- _HOW TO COMPLETE THIS TASK_
The result should consist solely of the line containing "first_cur : last_cur);" and the lines that follow it below, each reproduced exactly, the last line included.

** Opening EXERCISE DATA block **

Context: an optimization exercise on an open-source flow, tuned for small area, a short achievable clock period and few clock cycles per item. The choices shown serve that exercise and are no tape-out recipe. RTL that was checked went through simulation tests only; none was proved equivalent to the original. No functional check of the RTL was part of run 1. Power is estimated from default activity; no workload was simulated.

`flow/config.mk`:
```
export PLATFORM = sky130hd
export DESIGN_NAME = dual_median_obstacle_detector_unit
export DESIGN_NICKNAME = dual_median_obstacle_detector_unit
export VERILOG_FILES = /design/flow/design.v
export SDC_FILE = /design/flow/constraint.sdc
export NUM_CORES = 4
export LEC_CHECK = 0
export CAP_MARGIN = 20
export CORE_MARGIN = 2
export CORE_UTILIZATION = 55
export CTS_BUF_LIST = sky130_fd_sc_hd__clkbuf_8
export CTS_CLUSTER_DIAMETER = 60
export CTS_CLUSTER_SIZE = 14
export SETUP_SLACK_MARGIN = 5
export SLEW_MARGIN = 20
export SYNTH_HIERARCHICAL = 1
```
`flow/constraint.sdc`:
```
create_clock -name core_clock -period 8.0 [get_ports {clk}]
set_input_delay 1.6000 -clock core_clock [delete_from_list [all_inputs] [get_ports {clk}]]
set_output_delay 1.6000 -clock core_clock [all_outputs]
set_load 0.01 [all_outputs]
```
What follows belongs to an exercise in optimizing a design on an open flow for small area, a short achievable clock period and few clock cycles per item; a production flow would make more cautious choices. Only simulation tests tie the RTL to the original design; equivalence was not proved.

==> flow/design.v (excerpt) <==
module joint_angle_cosine (
    input  logic                         i_clk,
    input  logic                         i_rst_n,
    input  logic                         i_pt_valid,
    output logic                         o_pt_ready,
    input  logic signed [COORD_BITS-1:0] i_end1_x,
    input  logic signed [COORD_BITS-1:0] i_end1_y,
    input  logic signed [COORD_BITS-1:0] i_end1_z,
    input  logic signed [COORD_BITS-1:0] i_vertex_x,
    input  logic signed [COORD_BITS-1:0] i_vertex_y,
    input  logic signed [COORD_BITS-1:0] i_vertex_z,
    input  logic signed [COORD_BITS-1:0] i_end2_x,
    input  logic signed [COORD_BITS-1:0] i_end2_y,
    input  logic signed [COORD_BITS-1:0] i_end2_z,
    output logic                         o_cos_valid,
    input  logic                         i_cos_ready,
    output logic signed [COS_BITS-1:0]   o_cos_cosine_q14,
    output logic                         o_cos_degenerate
);
clock: 7.0 ns
lec_check: 0
cap_margin: 20
core_margin: 2
core_utilization: 38
cts_buf_list: sky130_fd_sc_hd__clkbuf_16
cts_cluster_diameter: 130
cts_cluster_size: 26
setup_slack_margin: 3.6
slew_margin: 20
synth_hierarchical: 1
run.sh (not shown) runs the stock make flow with config.mk's settings and CLKGATE_MAP_FILE= SYNTH_SCRIPT=/design/flow/synth_recipe.tcl, a recipe that flattens the netlist after the stock synthesis.
Testbench counts at the start, summed over its fixed seeds: cycles 4,124, items 4,000.
Background: an optimization exercise with open tools, aiming at small area and few clock cycles per item. Do not read the settings as production practice. In this exercise RTL edits were held to simulation tests only and were not proved equivalent to the original. No activity file was given, so power comes from the tool's default toggle rates.

==> flow/design.v <==
`default_nettype none
package deq_pkg;
   localparam int WORD_W   = 64;
   localparam int FUNC_W   = 3;
   localparam int STATUS_W = 2;
   typedef enum logic [FUNC_W-1:0] {
      FUNC_PUSH_BACK  = 3'd0,
      FUNC_PUSH_FRONT = 3'd1,
      FUNC_POP_FRONT  = 3'd2,
      FUNC_POP_BACK   = 3'd3,
      FUNC_REVERSE    = 3'd4,
      FUNC_QUERY      = 3'd5
   } func_type;
   typedef enum logic [STATUS_W-1:0] {
      STATUS_OK    = 2'd0,
      STATUS_EMPTY = 2'd1,
      STATUS_FULL  = 2'd2
   } status_type;
endpackage : deq_pkg
`default_nettype wire
`default_nettype none
import deq_pkg::*;
module double_ended_queue
#(
   parameter int DEPTH = 16
) (
   input  wire                          clock,
   input  wire                          reset,
   input  wire                          start,
   output logic                         busy,
   input  wire  [FUNC_W-1:0]            req_func,
   input  wire  [WORD_W-1:0]            req_value,
   output logic                         rsp_valid,
   output logic [STATUS_W-1:0]          rsp_status,
   output logic [WORD_W-1:0]            rsp_front_value,
   output logic [WORD_W-1:0]            rsp_back_value,
   output logic [$clog2(DEPTH+1)-1:0]   rsp_count,
   output logic                         rsp_is_empty
);
   localparam int IDX_W = $clog2(DEPTH);
   localparam int CNT_W = $clog2(DEPTH + 1);
   localparam int SUM_W = IDX_W + 2;
   function automatic logic [IDX_W-1:0] ring_next(input logic [IDX_W-1:0] i);
      ring_next = (i == IDX_W'(DEPTH - 1)) ? '0 : IDX_W'(i + 1'b1);
   endfunction
   function automatic logic [IDX_W-1:0] ring_prev(input logic [IDX_W-1:0] i);
      ring_prev = (i == '0) ? IDX_W'(DEPTH - 1) : IDX_W'(i - 1'b1);
   endfunction
   function automatic logic [IDX_W-1:0] ring_wrap(input logic [SUM_W-1:0] x);
      logic [SUM_W-1:0] r;
      r = (x >= SUM_W'(DEPTH)) ? SUM_W'(x - SUM_W'(DEPTH)) : x;
      ring_wrap = r[IDX_W-1:0];
   endfunction
   logic                 req_valid_ff;
   deq_pkg::func_type    func_ff;
   logic [WORD_W-1:0]    value_ff;
   logic [IDX_W-1:0]     head_ff,     head_in;
   logic [CNT_W-1:0]     count_ff,    count_in;
   logic                 rev_ff,      rev_in;
   logic [WORD_W-1:0]    first_ff,    first_in;
   logic [WORD_W-1:0]    last_ff,     last_in;
   logic                 first_rd_ff, first_rd_in;
   logic                 last_rd_ff,  last_rd_in;
   logic [WORD_W-1:0]    ring_mem [DEPTH];
   logic [WORD_W-1:0]    rd_data_ff;
   logic                 wr_en;
   logic [IDX_W-1:0]     wr_addr;
   logic                 rd_en;
   logic [IDX_W-1:0]     rd_addr;
   logic                 rsp_valid_ff;
   deq_pkg::status_type  status_ff, status_in;
   logic                 is_empty;
   logic                 is_full;
   logic [WORD_W-1:0]    first_cur;
   logic [WORD_W-1:0]    last_cur;
   logic [SUM_W-1:0]     end_sum;
   logic [IDX_W-1:0]     tail_idx;
   assign busy = 1'b0;
   always_ff @(posedge clock) begin
      if (reset) begin
         req_valid_ff <= 1'b0;
      end else begin
         req_valid_ff <= start & ~busy;
      end
      func_ff  <= deq_pkg::func_type'(req_func);
      value_ff <= req_value;
   end
   assign first_cur = first_rd_ff ? rd_data_ff : first_ff;
   assign last_cur  = last_rd_ff  ? rd_data_ff : last_ff;
   assign is_empty  = (count_ff == '0);
   assign is_full   = (count_ff == CNT_W'(DEPTH));
   assign end_sum   = SUM_W'(head_ff) + SUM_W'(count_ff);
   assign tail_idx  = ring_wrap(SUM_W'(end_sum - SUM_W'(1)));
   always_comb begin
      head_in     = head_ff;
      count_in    = count_ff;
      rev_in      = rev_ff;
      first_in    = first_cur;
      last_in     = last_cur;
      first_rd_in = 1'b0;
      last_rd_in  = 1'b0;
      status_in   = STATUS_OK;
      wr_en       = 1'b0;
      wr_addr     = ring_wrap(end_sum);
      rd_en       = 1'b0;
      rd_addr     = ring_next(head_ff);
      case (func_ff)
         FUNC_PUSH_BACK, FUNC_PUSH_FRONT: begin
            if (is_full) begin
               status_in = STATUS_FULL;
            end else begin
               wr_en    = 1'b1;
               count_in = CNT_W'(count_ff + 1'b1);
               if ((func_ff == FUNC_PUSH_FRONT) ^ rev_ff) begin
                  head_in  = ring_prev(head_ff);
                  wr_addr  = ring_prev(head_ff);
                  first_in = value_ff;
                  if (is_empty) last_in = value_ff;
               end else begin
                  last_in = value_ff;
                  if (is_empty) first_in = value_ff;
               end
            end
         end
         FUNC_POP_FRONT, FUNC_POP_BACK: begin
            if (is_empty) begin
               status_in = STATUS_EMPTY;
            end else begin
               rd_en    = 1'b1;
               count_in = CNT_W'(count_ff - 1'b1);
               if ((func_ff == FUNC_POP_FRONT) ^ rev_ff) begin
                  head_in     = ring_next(head_ff);
                  first_rd_in = 1'b1;
               end else begin
                  rd_addr    = ring_prev(tail_idx);
                  last_rd_in = 1'b1;
               end
            end
         end
         FUNC_REVERSE: begin
            if (is_empty) status_in = STATUS_EMPTY;
            else          rev_in    = ~rev_ff;
         end
         default: begin
         end
      endcase
   end
   always_ff @(posedge clock) begin
      if (reset) begin
         head_ff      <= '0;
         count_ff     <= '0;
         rev_ff       <= 1'b0;
         first_rd_ff  <= 1'b0;
         last_rd_ff   <= 1'b0;
         rsp_valid_ff <= 1'b0;
      end else begin
         rsp_valid_ff <= req_valid_ff;
         if (req_valid_ff) begin
            head_ff     <= head_in;
            count_ff    <= count_in;
            rev_ff      <= rev_in;
            first_rd_ff <= first_rd_in;
            last_rd_ff  <= last_rd_in;
         end
      end
      if (req_valid_ff) begin
         first_ff  <= first_in;
         last_ff   <= last_in;
         status_ff <= status_in;
      end
   end
   always_ff @(posedge clock) begin
      if (req_valid_ff && wr_en) ring_mem[wr_addr] <= value_ff;
      if (req_valid_ff && rd_en) rd_data_ff <= ring_mem[rd_addr];
   end
   assign rsp_valid       = rsp_valid_ff;
   assign rsp_status      = status_ff;
   assign rsp_front_value = is_empty ? '0 : (rev_ff ? last_cur : first_cur);
   assign rsp_back_value  = is_empty ? '0 : (rev_ff ? first_cur : last_cur);
   assign rsp_count       = count_ff;
   assign rsp_is_empty    = is_empty;
endmodule
`default_nettype wire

** Closing EXERCISE DATA block **

- _ANSWER FOR THIS EXERCISE_
   assign rsp_back_value  = is_empty ? '0 : (rev_ff ? first_cur : last_cur);
   assign rsp_count       = count_ff;
   assign rsp_is_empty    = is_empty;
endmodule
`default_nettype wire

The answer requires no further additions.